Costi e tempi: Fuksas è stato letteralmente crocifisso per il costo, certo esorbitante, della Nuvola e per le lungaggini che hanno portato a sfiorare i venti anni (il concorso per la Nuvola risale al 1998). È innegabile che ci sia stato del marcio nella gestione dell’opera: si parla di un consuntivo di quasi 500 milioni a fronte di un preventivo di 100. Sicuramente in diversi ci hanno speculato e molto, ma, francamente, non vedo grandi differenze con altri cantieri italiani di opere pubbliche. Mentre l’alto costo al metro quadrato non mi sembra fuori linea con quelli di altre opere importanti realizzate da architetti famosi. Costano di meno gli edifici di Renzo Piano, di Peter Zumthor, di Herzog & de Meuron o di Alejandro Aravena? Stessi ragionamenti per i tempi. Anzi, direi che la durata sia un’attenuante: un’opera consegnata dopo venti anni dalla sua progettazione ne risente inevitabilmente. Eppure lo studio Fuksas ha dato prova di essere, con committenti idonei, veloce e affidabile: completando la fiera di Milano in diciotto mesi e, nei molti cantieri all’estero, non ha mai dato segnali di inefficienza. Il male, direi, non è Fuksas ma è l’Italia, una buona parte dell’Italia.
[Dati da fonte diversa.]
===== src/rtl/io_stim_monitor.sv =====
// io_stim_monitor: run-control and I/O harness for the miniSRC CPU (stimulus table, stop control, out-port log FIFO).
// Optional feature macro: STIM_LOOP_EN (stimulus table replays cyclically for the whole run).
module io_stim_monitor #(
  parameter int DATA_W     = 32,
  parameter int STIM_DEPTH = 8,
  parameter int LOG_DEPTH  = 16,
  parameter int TIMEOUT    = 4096
) (
  input  logic                          clock,
  input  logic                          reset,
  input  logic                          start,
  input  logic                          stim_wr_en,
  input  logic [$clog2(STIM_DEPTH)-1:0] stim_wr_addr,
  input  logic [DATA_W-1:0]             stim_wr_data,
  input  logic [$clog2(STIM_DEPTH):0]   stim_len,
  input  logic                          run,
  input  logic                          in_ack,
  input  logic [DATA_W-1:0]             outPortData,
  output logic                          stop,
  output logic                          inPort_en,
  output logic [DATA_W-1:0]             inPortDataIn,
  input  logic                          log_rd_en,
  output logic [DATA_W-1:0]             log_rd_data,
  output logic                          log_empty,
  output logic [$clog2(LOG_DEPTH):0]    log_count,
  output logic                          log_overflow,
  output logic                          done,
  output logic                          timed_out,
  output logic [31:0]                   cycle_count
);
  localparam int          SA       = $clog2(STIM_DEPTH);
  localparam int          LA       = $clog2(LOG_DEPTH);
  localparam logic [31:0] CYC_LAST = 32'(TIMEOUT - 1);
  localparam logic [SA:0] LEN_ONE  = (SA+1)'(1);
  localparam logic [SA:0] LEN_MAX  = (SA+1)'(STIM_DEPTH);
  localparam logic [LA:0] LOG_FULL = (LA+1)'(LOG_DEPTH);

  typedef enum logic [1:0] {ST_IDLE, ST_RUN, ST_HALTED, ST_TIMEOUT} state_t;

  state_t              r_state;
  logic [DATA_W-1:0]   r_stim [STIM_DEPTH];
  logic [SA-1:0]       r_ptr;
  logic                r_stop;
  logic                r_in_en;
  logic                r_done;
  logic                r_timed_out;
  logic [31:0]         r_cycles;

  logic [DATA_W-1:0]   r_log [LOG_DEPTH];
  logic [DATA_W-1:0]   r_shadow;
  logic [LA-1:0]       r_wr_ptr;
  logic [LA-1:0]       r_rd_ptr;
  logic [LA:0]         r_count;
  logic                r_overflow;

  logic [SA:0]         w_len;
  logic [SA-1:0]       w_last;
  logic                w_change;
  logic                w_full;
  logic                w_pop;
  logic                w_push;

  // NOTE: every branch assigns w_len, so no latch can be inferred here.
  always_comb begin
    if (stim_len == '0)          w_len = LEN_ONE;
    else if (stim_len > LEN_MAX) w_len = LEN_MAX;
    else                         w_len = stim_len;
  end
  assign w_last = SA'(w_len - LEN_ONE);

  // NOTE: storage arrays carry no reset; pointers and counts alone define which entries are valid.
  always_ff @(posedge clock) begin
    if (stim_wr_en) r_stim[stim_wr_addr] <= stim_wr_data;
  end

  // NOTE: all state here uses non-blocking assignment so every register sees pre-edge values.
  always_ff @(posedge clock or posedge reset) begin
    if (reset) begin
      r_state     <= ST_IDLE;
      r_stop      <= 1'b1;
      r_in_en     <= 1'b0;
      r_ptr       <= '0;
      r_done      <= 1'b0;
      r_timed_out <= 1'b0;
      r_cycles    <= '0;
    end else begin
      case (r_state)
        ST_RUN: begin
          if (!run) begin
            r_state <= ST_HALTED;
            r_done  <= 1'b1;
            r_stop  <= 1'b1;
            r_in_en <= 1'b0;
          end else begin
            if (r_cycles != '1) r_cycles <= r_cycles + 32'd1;
            if (r_cycles == CYC_LAST) begin
              r_state     <= ST_TIMEOUT;
              r_timed_out <= 1'b1;
              r_stop      <= 1'b1;
              r_in_en     <= 1'b0;
            end
          end
          if (in_ack && r_in_en) begin
            if (r_ptr != w_last) r_ptr <= r_ptr + SA'(1);
`ifdef STIM_LOOP_EN
            else                 r_ptr <= '0;
`else
            else                 r_in_en <= 1'b0;
`endif
          end
        end
        default: begin
          if (start) begin
            r_state     <= ST_RUN;
            r_stop      <= 1'b0;
            r_in_en     <= 1'b1;
            r_ptr       <= '0;
            r_cycles    <= '0;
            r_done      <= 1'b0;
            r_timed_out <= 1'b0;
          end
        end
      endcase
    end
  end

  // A change is pushed unless full without a simultaneous pop; the shadow tracks every value regardless.
  assign w_change = (outPortData != r_shadow);
  assign w_full   = (r_count == LOG_FULL);
  assign w_pop    = log_rd_en && (r_count != '0);
  assign w_push   = w_change && (!w_full || w_pop);

  always_ff @(posedge clock) begin
    if (w_push) r_log[r_wr_ptr] <= outPortData;
  end

  always_ff @(posedge clock or posedge reset) begin
    if (reset) begin
      r_shadow   <= '0;
      r_wr_ptr   <= '0;
      r_rd_ptr   <= '0;
      r_count    <= '0;
      r_overflow <= 1'b0;
    end else begin
      r_shadow <= outPortData;
      if (w_push) r_wr_ptr <= r_wr_ptr + LA'(1);
      if (w_pop)  r_rd_ptr <= r_rd_ptr + LA'(1);
      if (w_push && !w_pop)      r_count <= r_count + (LA+1)'(1);
      else if (!w_push && w_pop) r_count <= r_count - (LA+1)'(1);
      if (w_change && !w_push) r_overflow <= 1'b1;
    end
  end

  assign stop         = r_stop;
  assign inPort_en    = r_in_en;
  assign inPortDataIn = (r_state == ST_RUN) ? r_stim[r_ptr] : '0;
  assign log_rd_data  = r_log[r_rd_ptr];
  assign log_empty    = (r_count == '0);
  assign log_count    = r_count;
  assign log_overflow = r_overflow;
  assign done         = r_done;
  assign timed_out    = r_timed_out;
  assign cycle_count  = r_cycles;

endmodule
--- src/rtl/ext_irq_router_pkg.sv ---
// Shared types and constants for the external interrupt router: gateway state
// encodings, the "no source" ID, hart ID width and default sizing.
package ext_irq_router_pkg;

  localparam int HART_ID_W    = 2;
  localparam int DEF_N_SRC    = 8;
  localparam int DEF_N_HART   = 4;
  localparam int IRQ_SRC_NONE = 0;

  typedef enum logic [1:0] {
    IRQ_ST_IDLE  = 2'd0,
    IRQ_ST_PEND  = 2'd1,
    IRQ_ST_INSVC = 2'd2
  } irq_state_e;

  // Advance a round-robin position by one, wrapping at n.
  function automatic int wrap_inc(input int idx, input int n);
    return (idx + 1 >= n) ? 0 : idx + 1;
  endfunction

endpackage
La seconda accusa riguarda l’autoreferenzialità di architetture realizzate solo per stupire e quindi per generare quel senso della meraviglia di cui si nutre il capitalismo finanziario. Purtroppo si ascoltano spesso queste sciocchezze. Sfugge che si tratta solo di un modo diverso di concepire l’architettura, attenta ai valori spaziali e non priva di una certa teatralità. Una lettura meno preconcetta farebbe emergere la grande lezione dell’architettura romana e barocca, l’attenzione allo spazio pubblico e, quindi, una dimensione sociale a volte assente in opere di architetti più ingessati, queste invece demagogicamente spacciate come politicamente progressiste. E, poi, non si capisce come architetture presentate quali avamposti della rivoluzione proletaria o della semplice democrazia, per esempio di Aldo Rossi o di Cino Zucchi o di Renzo Piano o di Peter Zumthor, non possano essere apprezzate e utilizzate lo stesso dai poteri forti della globalizzazione. Bullshit concettuale, insomma, che confonde, banalizzandole, architettura e politica.
FUKSAS E LA PITTURA
La terza accusa riguarda la componente artistoide e quindi anti-architettonica. Si accusa Fuksas di gesti arbitrari, come se gli altri architetti evitassero tutto ciò che non è perfettamente razionale. Proverei a questo punto a capovolgere la questione. E se Fuksas fosse guardato con sospetto anche per la sua formazione di pittore? Proprio perché in un periodo come questo, segnato dal masochismo e dall’autolesionismo percettivo, ci ricorda continuamente che l’architettura ha a che fare con l’arte? Non voglio difendere tutta la produzione dell’architetto romano. Ma ci sono pochi progettisti che in ogni loro opera hanno tenuto fermo, con tanta caparbietà, il punto: l’architettura è arte. Certo, l’arte la si può fare in tanti modi diversi, alla Nouvel, alla Herzog & de Meuron e anche alla Zumthor. Ma in Italia, dove troppo spesso si ama dichiarare che l’architettura non lo sia, salvo poi buttarsi a capofitto nella Metafisica più banale, spacciata invece come il prodotto della razionalità progettuale, lasciatemelo dire, l’opera che svolge Fuksas è più che di disturbo. È da perfetta pecora nera.